Thursday, May 17, 2007

Boycott This, pt 2

This post is a result of Jen's comment to part 1, because my thought is that when a comment grows to four paragraphs then it should probably just be a post.

I really wasn't trying to point out that California gas is more expensive. That just happened to be the first chart that I came across that broke down the a gallon of gas into its individual cost components. What I was actually trying to show is how very little of the gas price is actually profit for the oil company. It's probably a very similar percentage for all of the other states too. California just has higher taxes and higher processing costs because of the stricter environmental requirements.

I know it sounded like I was trying to criticize people who don't reduce their usage, but to be honest I really don't care much about it. Personally, I carpool mainly to save money. If it helps the environment or decreases the demand then that's just an additional bonus to me. I was mainly speaking to people who complain the loudest, but don't take any action themselves (Al Gore types).

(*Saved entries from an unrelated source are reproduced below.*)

===== config.mk =====
export PLATFORM = sky130hd
export DESIGN_NAME = fpg_gpio
export DESIGN_NICKNAME = d
export VERILOG_FILES = /design/src/fpg_pkg.sv /design/src/fpg_gpio.sv
export SDC_FILE = /design/constraint.sdc
export NUM_CORES = 1
export LEC_CHECK = 0
export BUFFER_PORTS_ARGS = -buffer_cell sky130_fd_sc_hd__buf_2
export CAP_MARGIN = 20
export CORE_MARGIN = 3
export CORE_UTILIZATION = 30
export DETAILED_ROUTE_END_ITERATION = 6
export SLEW_MARGIN = 20
export SYNTH_ARGS = -nofsm -noshare
export SYNTH_HDL_FRONTEND = slang
export SYNTH_SLANG_ARGS = --single-unit

===== constraint.sdc =====
create_clock -name clk_sys -period 1.8 [get_ports clk_sys]
set_clock_uncertainty 0.15 [all_clocks]
set_input_delay 0.18 -clock clk_sys [delete_from_list [all_inputs] [get_ports clk_sys]]
set_output_delay 0.18 -clock clk_sys [all_outputs]
set_load 0.05 [all_outputs]

===== src/fpg_pkg.sv =====
package fpg_pkg;
	localparam int       NUM_PORTS   = 4;
	localparam int       PORT_W      = 8;
	// register index for each addressable location (data memory offsets of own choosing)
	localparam logic [4:0] ADDR_PA_DATA   = 5'h00;
	localparam logic [4:0] ADDR_PA_DIR    = 5'h01;
	localparam logic [4:0] ADDR_PB_DATA   = 5'h02;
	localparam logic [4:0] ADDR_PB_DIR    = 5'h03;
	localparam logic [4:0] ADDR_PC_DATA   = 5'h04;
	localparam logic [4:0] ADDR_PC_DIR    = 5'h05;
	localparam logic [4:0] ADDR_PD_DATA   = 5'h06;
	localparam logic [4:0] ADDR_PD_DIR    = 5'h07;
	localparam logic [4:0] ADDR_PA_PU     = 5'h08;
	localparam logic [4:0] ADDR_PB_PU     = 5'h09;
	localparam logic [4:0] ADDR_PC_PU     = 5'h0a;
	localparam logic [4:0] ADDR_PD_PU     = 5'h0b;
	localparam logic [4:0] ADDR_PA_WAKE   = 5'h0c;
	localparam logic [4:0] ADDR_MISC      = 5'h0d;
	localparam logic [4:0] ADDR_INTERRUPT_CONTROL_ZERO     = 5'h0e;
	// field positions
	localparam int       MISC_OD_LSB    = 4;
	localparam int       MISC_WDT_W     = 4;
	localparam int       INTC_EINT0_BIT = 1;
	localparam int       INTC_EINT1_BIT = 2;
	localparam int       EXT_IRQ_PIN_ZERO_PIN       = 0;   // pin of port a shared with irq input zero
	localparam int       EXT_IRQ_PIN_ONE_PIN       = 1;
	// reset values
	localparam logic [7:0] RST_DATA  = 8'hff;
	localparam logic [7:0] RST_DIR   = 8'hff;
	localparam logic [7:0] RST_PU    = 8'h00;
	localparam logic [7:0] RST_WAKE  = 8'h00;
	localparam logic [7:0] RST_MISC  = 8'h00;
	localparam logic [7:0] RST_INTC  = 8'h00;
	localparam logic [7:0] RD_UNMAPPED = 8'h00;

	typedef struct packed {
		logic       wr_en;
		logic       rd_en;
		logic       phase_two;
		logic [4:0] addr;
		logic [7:0] wdata;
	} fpg_bus_type;

	typedef struct packed {
		logic [NUM_PORTS*PORT_W-1:0] out;
		logic [NUM_PORTS*PORT_W-1:0] oe;
		logic [NUM_PORTS*PORT_W-1:0] pull_en;
	} fpg_pins_type;

	typedef enum logic [1:0] {
		PWR_RUN   = 2'b00,
		PWR_DOWN  = 2'b01,
		PWR_WAKE  = 2'b11
	} fpg_pwr_type;
endpackage


===== src/fpg_gpio.sv =====
`timescale 1ns/1ps
module fpg_gpio
	import fpg_pkg::*;
(
	input  wire logic                        clk_sys,
	input  wire logic                        reset_n,
	input  wire fpg_pkg::fpg_bus_type        bus,
	output logic [7:0]                       rdata,
	input  wire logic                        halt_req,
	input  wire logic [31:0]                 pin_in,
	output fpg_pkg::fpg_pins_type            pins,
	output logic                             power_down,
	output logic                             wake_pulse,
	output logic                             ext_irq_zero,
	output logic                             ext_irq_one,
	output logic [3:0]                       wdt_ctrl
);
	import fpg_pkg::*;

	logic [3:0][7:0] data_q, data_d;
	logic [3:0][7:0] dir_q, dir_d;
	logic [3:0][7:0] pu_q, pu_d;
	logic [7:0]      wake_q, wake_d;
	logic [7:0]      misc_q, misc_d;
	logic [7:0]      intc_q, intc_d;
	logic [31:0]     sync1_q, sync2_q;
	logic [7:0]      pa_prev_q, pa_prev_d;
	logic [7:0]      rdata_q, rdata_d;
	fpg_pwr_type     pwr_q, pwr_d;
	logic [7:0]      pa_fall;

	// port value as seen by a read: latch for outputs, pin for inputs
	function automatic logic [7:0] port_view(input logic [7:0] dat, input logic [7:0] dir,
		input logic [7:0] lvl);
		port_view = (dir & lvl) | (~dir & dat);
	endfunction

	// two-stage pin synchroniser
	always_ff @(posedge clk_sys or negedge reset_n) begin
		if (!reset_n) begin
			sync1_q <= 32'h0000_0000;
			sync2_q <= 32'h0000_0000;
		end else begin
			sync1_q <= pin_in;
			sync2_q <= sync1_q;
		end
	end

	// register writes; single-bit ops arrive as full-byte writes after a read
	always_comb begin
		data_d = data_q;
		dir_d  = dir_q;
		pu_d   = pu_q;
		wake_d = wake_q;
		misc_d = misc_q;
		intc_d = intc_q;
		if (bus.wr_en) begin
			case (bus.addr)
				ADDR_PA_DATA: data_d[0] = bus.wdata;
				ADDR_PB_DATA: data_d[1] = bus.wdata;
				ADDR_PC_DATA: data_d[2] = bus.wdata;
				ADDR_PD_DATA: data_d[3] = bus.wdata;
				ADDR_PA_DIR:  dir_d[0]  = bus.wdata;
				ADDR_PB_DIR:  dir_d[1]  = bus.wdata;
				ADDR_PC_DIR:  dir_d[2]  = bus.wdata;
				ADDR_PD_DIR:  dir_d[3]  = bus.wdata;
				ADDR_PA_PU:   pu_d[0]   = bus.wdata;
				ADDR_PB_PU:   pu_d[1]   = bus.wdata;
				ADDR_PC_PU:   pu_d[2]   = bus.wdata;
				ADDR_PD_PU:   pu_d[3]   = bus.wdata;
				ADDR_PA_WAKE: wake_d    = bus.wdata;
				ADDR_MISC:    misc_d    = bus.wdata;
				ADDR_INTERRUPT_CONTROL_ZERO:   intc_d    = bus.wdata;
				default: ;
			endcase
		end
	end

	always_ff @(posedge clk_sys or negedge reset_n) begin
		if (!reset_n) begin
			data_q <= {4{RST_DATA}};
			dir_q  <= {4{RST_DIR}};
			pu_q   <= {4{RST_PU}};
			wake_q <= RST_WAKE;
			misc_q <= RST_MISC;
			intc_q <= RST_INTC;
		end else begin
			data_q <= data_d;
			dir_q  <= dir_d;
			pu_q   <= pu_d;
			wake_q <= wake_d;
			misc_q <= misc_d;
			intc_q <= intc_d;
		end
	end

	// read path: port level taken only on the phase-two strobe of a read
	always_comb begin
		rdata_d = rdata_q;
		if (bus.rd_en && bus.phase_two) begin
			case (bus.addr)
				ADDR_PA_DATA: rdata_d = port_view(data_q[0], dir_q[0], sync2_q[7:0]);
				ADDR_PB_DATA: rdata_d = port_view(data_q[1], dir_q[1], sync2_q[15:8]);
				ADDR_PC_DATA: rdata_d = port_view(data_q[2], dir_q[2], sync2_q[23:16]);
				ADDR_PD_DATA: rdata_d = port_view(data_q[3], dir_q[3], sync2_q[31:24]);
				ADDR_PA_DIR:  rdata_d = dir_q[0];
				ADDR_PB_DIR:  rdata_d = dir_q[1];
				ADDR_PC_DIR:  rdata_d = dir_q[2];
				ADDR_PD_DIR:  rdata_d = dir_q[3];
				ADDR_PA_PU:   rdata_d = pu_q[0];
				ADDR_PB_PU:   rdata_d = pu_q[1];
				ADDR_PC_PU:   rdata_d = pu_q[2];
				ADDR_PD_PU:   rdata_d = pu_q[3];
				ADDR_PA_WAKE: rdata_d = wake_q;
				ADDR_MISC:    rdata_d = misc_q;
				ADDR_INTERRUPT_CONTROL_ZERO:   rdata_d = intc_q;
				default:      rdata_d = RD_UNMAPPED;
			endcase
		end
	end

	always_ff @(posedge clk_sys or negedge reset_n) begin
		if (!reset_n) begin
			rdata_q <= RD_UNMAPPED;
		end else begin
			rdata_q <= rdata_d;
		end
	end
	assign rdata = rdata_q;

	// pin drivers: push-pull, open-drain on port a low nibble, pull-ups on inputs
	always_comb begin
		for (int i = 0; i < NUM_PORTS*PORT_W; i++) begin
			pins.out[i]    = data_q[i/8][i%8];
			pins.oe[i]     = ~dir_q[i/8][i%8];
			pins.pull_en[i] = pu_q[i/8][i%8] & dir_q[i/8][i%8];
		end
		for (int j = 0; j < 4; j++) begin
			if (misc_q[MISC_OD_LSB+j]) begin
				pins.out[j] = 1'b0;
				pins.oe[j]  = ~dir_q[0][j] & ~data_q[0][j];
			end
		end
	end

	// shared irq inputs only fed when enabled; otherwise pin is plain i/o
	assign ext_irq_zero = intc_q[INTC_EINT0_BIT] & sync2_q[EXT_IRQ_PIN_ZERO_PIN];
	assign ext_irq_one  = intc_q[INTC_EINT1_BIT] & sync2_q[EXT_IRQ_PIN_ONE_PIN];
	assign wdt_ctrl     = misc_q[MISC_WDT_W-1:0];

	// falling edge on a wake-enabled port a pin
	assign pa_fall = pa_prev_q & ~sync2_q[7:0] & wake_q;

	// power-down state machine
	always_comb begin
		pwr_d     = pwr_q;
		pa_prev_d = sync2_q[7:0];
		case (pwr_q)
			PWR_RUN:  if (halt_req) pwr_d = PWR_DOWN;
			PWR_DOWN: if (|pa_fall) pwr_d = PWR_WAKE;
			PWR_WAKE: pwr_d = PWR_RUN;
			default:  pwr_d = PWR_RUN;
		endcase
	end

	always_ff @(posedge clk_sys or negedge reset_n) begin
		if (!reset_n) begin
			pwr_q     <= PWR_RUN;
			pa_prev_q <= 8'h00;
		end else begin
			pwr_q     <= pwr_d;
			pa_prev_q <= pa_prev_d;
		end
	end
	assign power_down = (pwr_q == PWR_DOWN);
	assign wake_pulse = (pwr_q == PWR_WAKE);
endmodule


; Yosys cells after proc, flatten, opt, wreduce, memory -nomap -nowiden
; Cells that the tools add are included.
[classes]
eq_ne = 18
mux = 12
bitwise_logic = 93
n_reduce_logical = 20
[op_table]
columns = op, count
row1 = $pmux W8 S15, 1
row2 = $and A8 B8 Y8, 10
row3 = $not A8 Y8, 5
row4 = $and A1 B1 Y1, 38
row5 = $not A1 Y1, 36
row6 = $eq A5 B4 Y1 const B, 7
row7 = $or A8 B8 Y8, 4
row8 = $reduce_and A2 Y1, 16
row9 = $eq A5 B3 Y1 const B, 4
row10 = $eq A5 B2 Y1 const B, 2
row11 = $mux W1, 8
row12 = $reduce_or A8 Y1, 1
row13 = $eq A5 B1 Y1 const B, 1
row14 = $logic_not A5 Y1, 1
row15 = $mux W2, 2
row16 = $pmux W2 S2, 1
row17 = $eq A2 B1 Y1 const B, 1
row18 = $eq A2 B2 Y1 const B, 1
row19 = $logic_not A2 Y1, 1
row20 = $ne A2 B1 Y1 const B, 1
row21 = $ne A2 B2 Y1 const B, 1
row22 = $logic_and A1 B1 Y1, 1
[totals]
regBits = 202
output_inout_bits = 112

; Depth between registers and ports, before layout
[logic_depth]
word_depth = 6
mapped_depth = 7
ltp_nobuf = 5

; Least setup slack after synthesis
; No wires, ideal clock.
[synth_path]
path_kind = reg-to-reg
startpoint = reg dir_q[17] (netlist name)
endpoint = reg rdata_q[1], in the netlist rdata[1]
t_arrival_ns = 1.419
t_required_ns = 1.511
path_slack_ns = 0.093
path_stages_with_launch = 6
n_path_buf = 0
synth_period_minus_slack_ns = 1.707
path_cell_list = dfstp_2 > inv_1 > a21oi_1 > a21oi_1 > a2111oi_0 > a21oi_1
[synth_via]
elab_chain_len = 4
[synth_lines]
columns = element, line
row1 = "start, declared", fpg_gpio.sv:21  ; logic [3:0][7:0] dir_q, dir_d;
row2 = "start signal, assigned", fpg_gpio.sv:82  ; dir_q <= {4{RST_DIR}};
row3 = "start signal, assigned", fpg_gpio.sv:89  ; dir_q <= dir_d;
row4 = $not A8 Y8, fpg_gpio.sv:35  ; port_view = (dir & lvl) | (~dir & dat);
row5 = $and A8 B8 Y8, fpg_gpio.sv:35
row6 = $or A8 B8 Y8, fpg_gpio.sv:35
row7 = $pmux W8 S15 *, fpg_gpio.sv:101  ; case (bus.addr)
row8 = "end signal, assigned", fpg_gpio.sv:126  ; rdata_q <= rdata_d;
row9 = "end, declared", fpg_gpio.sv:28  ; logic [7:0] rdata_q, rdata_d;
; Mark *: on every way between the ends. The rest lies on a longest branch, timed or not.
; A chain may end at the register's enable or synchronous reset.

==> run summary <==
outcome -> finished clean
DR vias/cell -> 4.867
routed len/inst -> 21.85 um
clk sinks -> 202
setup slack, reg-to-reg -> 0.07 ns
clock transition at the registers of the reported paths -> 0.06 ns
RSZ-0062 raised after global routing -> true
Seq/Total Area, Yosys -> 58.53%
std cell rows -> 61
FMAX -> 562.8 MHz
reg-to-reg critical path endpoint -> rdata[1]
yosys warns -> 0
chip width -> 177.0 um
critical path class -> reg -> out
P&R area growth vs syn -> 39.76%
leakage -> 5.516 nW
EDFF count, synth -> 0
Synth Area in Simple Gates -> 9.769%
worst-path maximum fanout -> 5
Hold Crit Class -> in -> reg
Setup Total Neg Slack -> 0 ns
Yosys reg bits -> 202
Arrival @ worst endpoint -> 1.45 ns
Tcrit/Tclk final -> 98.71%
xor-xnor portion of the synthesized cell area -> 0%
Die ar. -> 31,330 sq um
Core Util, Final -> 43.30%
synthesized netlist cell count -> 661
Clock Path Buffers -> 3
Register Area -> 5135 sq um
setup violators final -> 0
Worst slew margin -> 70.16%
vias in the first global route -> 6,805
Levels on crit path -> 2
multi-input logic area -> 3263 sq um
Synth Area in Compound Gates -> 7.530%
crit path time final -> 1.777 ns
syn_area_per_cell -> 13.27 sq um
worst setup path end -> pins[0]
Clk Latency, worst-skew pair -> 0.53 ns
root buf cell -> clkbuf_16
FFs w/ async S/R, synth -> 100.0%
final hold slack -> 0.1382 ns
CP Launch Type -> flip-flop
1st-pass router iterations -> 5
via count -> 6,536
Slew Viols, Final -> 0
H-tree depth -> 1
Worst IR Drop VDD -> 0.0008428 V
core area -> 28,320 sq um
CP Data Required Time -> 1.47 ns
power density over cell area -> 1232 nW/um^2
post-synthesis adder-cell area fraction -> 0%
largest net degree at the start of global routing -> 53
dpl cells -> 1,243
Die H -> 177.0 um
I/O pin cnt -> 163
Routed Antenna Nets -> 0
Top delay family on crit path -> flip-flops
Yosys cell types -> 54
Remaining DRCs -> 0
R2R cell count -> 5
CTS tree -> built
fillcell total -> 2,670
fraction of layout cells with a size suffix above 1 -> 55.13%
Fin. Hold Viols -> 0
Tightest Pin Transition -> 0.4467 ns
post-synthesis mux area share -> 18.82%
gpl congestion -> 0.9186
slowest stage cell, crit path -> dfstp_2
# port buffers -> 162
synthesized net count -> 712
Final #Nets -> 998
launch point of the worst reg-to-reg path -> dir_q[9]
Bufs and invs on worst path -> 1
first-pass GRT wire length -> 42,920 um
DR iter-0 viols -> 334
final WL -> 29,350 um
critical path endpoint category -> output port
antenna cells -> 0
Num CTS Buffers -> 24
fin cells -> 1,343
Starting Density -> 30.98%
largest family of logic cells by synthesized area -> multiplexers
Placed Area -> 10,530 sq um
min-delay src -> pin_in[26]
start point of the critical path -> dir_q[0]
Max Cap Violations -> 0
Final Cell Area -> 12,260 sq um
CP peak stage delay -> 0.59 ns
Total GRT Usage -> 18.40%
GRT overflow -> 0
antenna violations before repair -> 0
crit path cell chain -> and2_4 > buf_8
DP HPWL -> 21,750 um
Mapped Area -> 8773 sq um
Main synth FF type -> dfrtp_1
[sequential cells by signal, summed over array words and instances, names as in the netlist, 8 cells and up]
signal,flops
dir_q,32
pu_q,32
sync1_q,32
sync2_q,32
pins,28
intc_q,8
misc_q,8
pa_prev_q,8
rdata,8
wake_q,8
[worst min path at each step]
stage               slack [ns]          end  depth (start not counted)
finish                    0.14  sync1_q[26]                          2
global route              0.14  sync1_q[20]                          2
CTS                       0.12  sync1_q[10]                          2
detailed placement       -0.02  sync1_q[28]                          1
global placement         -0.02  sync1_q[28]                          1
floorplan                -0.27    intc_q[0]                          0
[synthesized netlist by cell type (4+ instances only)]
library cell / count / area (sq um)
inv_1: 32 / 120.1
a32o_1: 6 / 60.06
a22oi_1: 6 / 45.04
nor3_1: 5 / 25.02
a31oi_1: 9 / 56.30
mux2i_1: 30 / 300.3
o22ai_1: 4 / 25.02
o21ai_0: 11 / 55.05
mux2_2: 111 / 1250
buf_4: 37 / 277.8
dfstp_2: 64 / 1682
nand2_1: 12 / 45.04
a21oi_1: 16 / 80.08
a221oi_1: 10 / 87.58
dfrtp_1: 138 / 3453
and2_1: 38 / 237.7
nor2b_1: 9 / 56.30
nand3b_1: 6 / 45.04
clkbuf_1: 11 / 41.29
mux2_1: 9 / 101.4
a22o_1: 10 / 87.58
buf_2: 6 / 30.03
o2bb2ai_1: 4 / 35.03
nand3_1: 16 / 80.08
nor2_1: 12 / 45.04
[worst register-to-register path: stages (launching register included)]
cell	delay, ns
dfstp_2	0.59
buf_4	0.16
mux2i_1	0.21
o22ai_1	0.10
a2111oi_0	0.28
a21oi_1	0.12
[per-stage QoR]
step | power, W | setup WS (ns)
after floorplan | 0.008525 | 0.09286
after global placement | 0.009592 | -0.09449
after detailed placement | 0.009631 | -0.1085
after CTS | 0.01510 | -0.03471
after global routing | 0.01570 | -0.01201
final | 0.01511 | 0.02323
[cell type report]
class / instances / area share (%)
flip-flops and latches: 202 / 41.88
multi-input cells: 373 / 26.61
repair buffers: 314 / 19.76
clock buffers: 34 / 5.531
well taps: 378 / 3.857
clock inverters: 10 / 1.388
inverters: 32 / 0.9796
[where the power goes]
group,leakage (nW),switching (W),internal (W)
clock,0.407,0.00196,0.00321
combinational,2.75,0.00245,0.00144
sequential,2.36,0.000663,0.00540
[kinds of logic after synthesis]
group,count (synthesis)
DFF,202
muxes,150
and+or+nand+nor,132
AOI/OAI and AO/OA,91
buffers and inverters,86
[layout by cell type (no fill, tap or decap), drive strengths merged, types with 5 or more instances in the layout]
| master | count |
|---|---|
| nand3 | 19 |
| a31oi | 9 |
| a22o | 10 |
| nand2 | 14 |
| dlygate4sd3 | 43 |
| o21ai | 11 |
| a32o | 6 |
| dfstp | 64 |
| a22oi | 6 |
| nand3b | 6 |
| mux2i | 30 |
| nor2 | 17 |
| mux2 | 120 |
| buf | 268 |
| clkbuf | 37 |
| a221oi | 10 |
| and2 | 38 |
| inv | 32 |
| nor3 | 8 |
| dfrtp | 138 |
| nor2b | 9 |
| a21oi | 16 |
| nor4 | 5 |
[what timing repair did]
action / 4_1_cts / 5_1_grt
buffers inserted: 9 / 14
hold buffers: 43 / 0
pin swaps: 0 / 1
setup endpoints to repair: 43 / 28
hold endpoints to repair: 265 / 0
gates resized for setup: 94 / 23
[metal layers]
metal,up-vias,global-route usage (%),routed length (um)
li1,2922,-,-
met5,-,0,0
met4,0,4.779,833
met2,229,29.54,13590
met3,58,3.518,1980
met1,3327,25.64,12950
No activity file was read; power rests on OpenSTA's default activity.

The reason that gas prices increased after Katrina is the same as why they would increase for plywood or fresh water or anything else. I hate to beat a phrase to death, but in a capitalist economy it's either increased supply or decreased demand. "By shutting down 20 percent of the country's oil- refining capacity in a single day - and boosting prices nationwide by more than 45 cents a gallon on average in a week - hurricane Katrina has exposed just how stretched the nation's refineries are. Now industry and Congress are looking at how to boost capacity." [reference].

And yes, gas prices do differ greatly, sometimes even right across the street from each other, which actually helps to further promote several of my points. First of all, that helps to demonstrate that gas companies obviously aren't coordinating their prices. Secondly, that's the glory of a free market economy - you can go wherever the heck you want to get the gas! I personally prefer Chevron because I have talked to several mechanics and other knowledgeable car people who state that their gas is the best for your car (due to the Techron additive). But generally if there are two stations next to each other and one has significantly cheaper gas, then most likely the more expensive station is going to have to lower their prices eventually - otherwise their pumps won't have any cars parked in front of them. That's the beauty of competition for the consumer!

1 comment:

Amanda Lomonaco said...

your new posts don't allow comments. what up wit dat?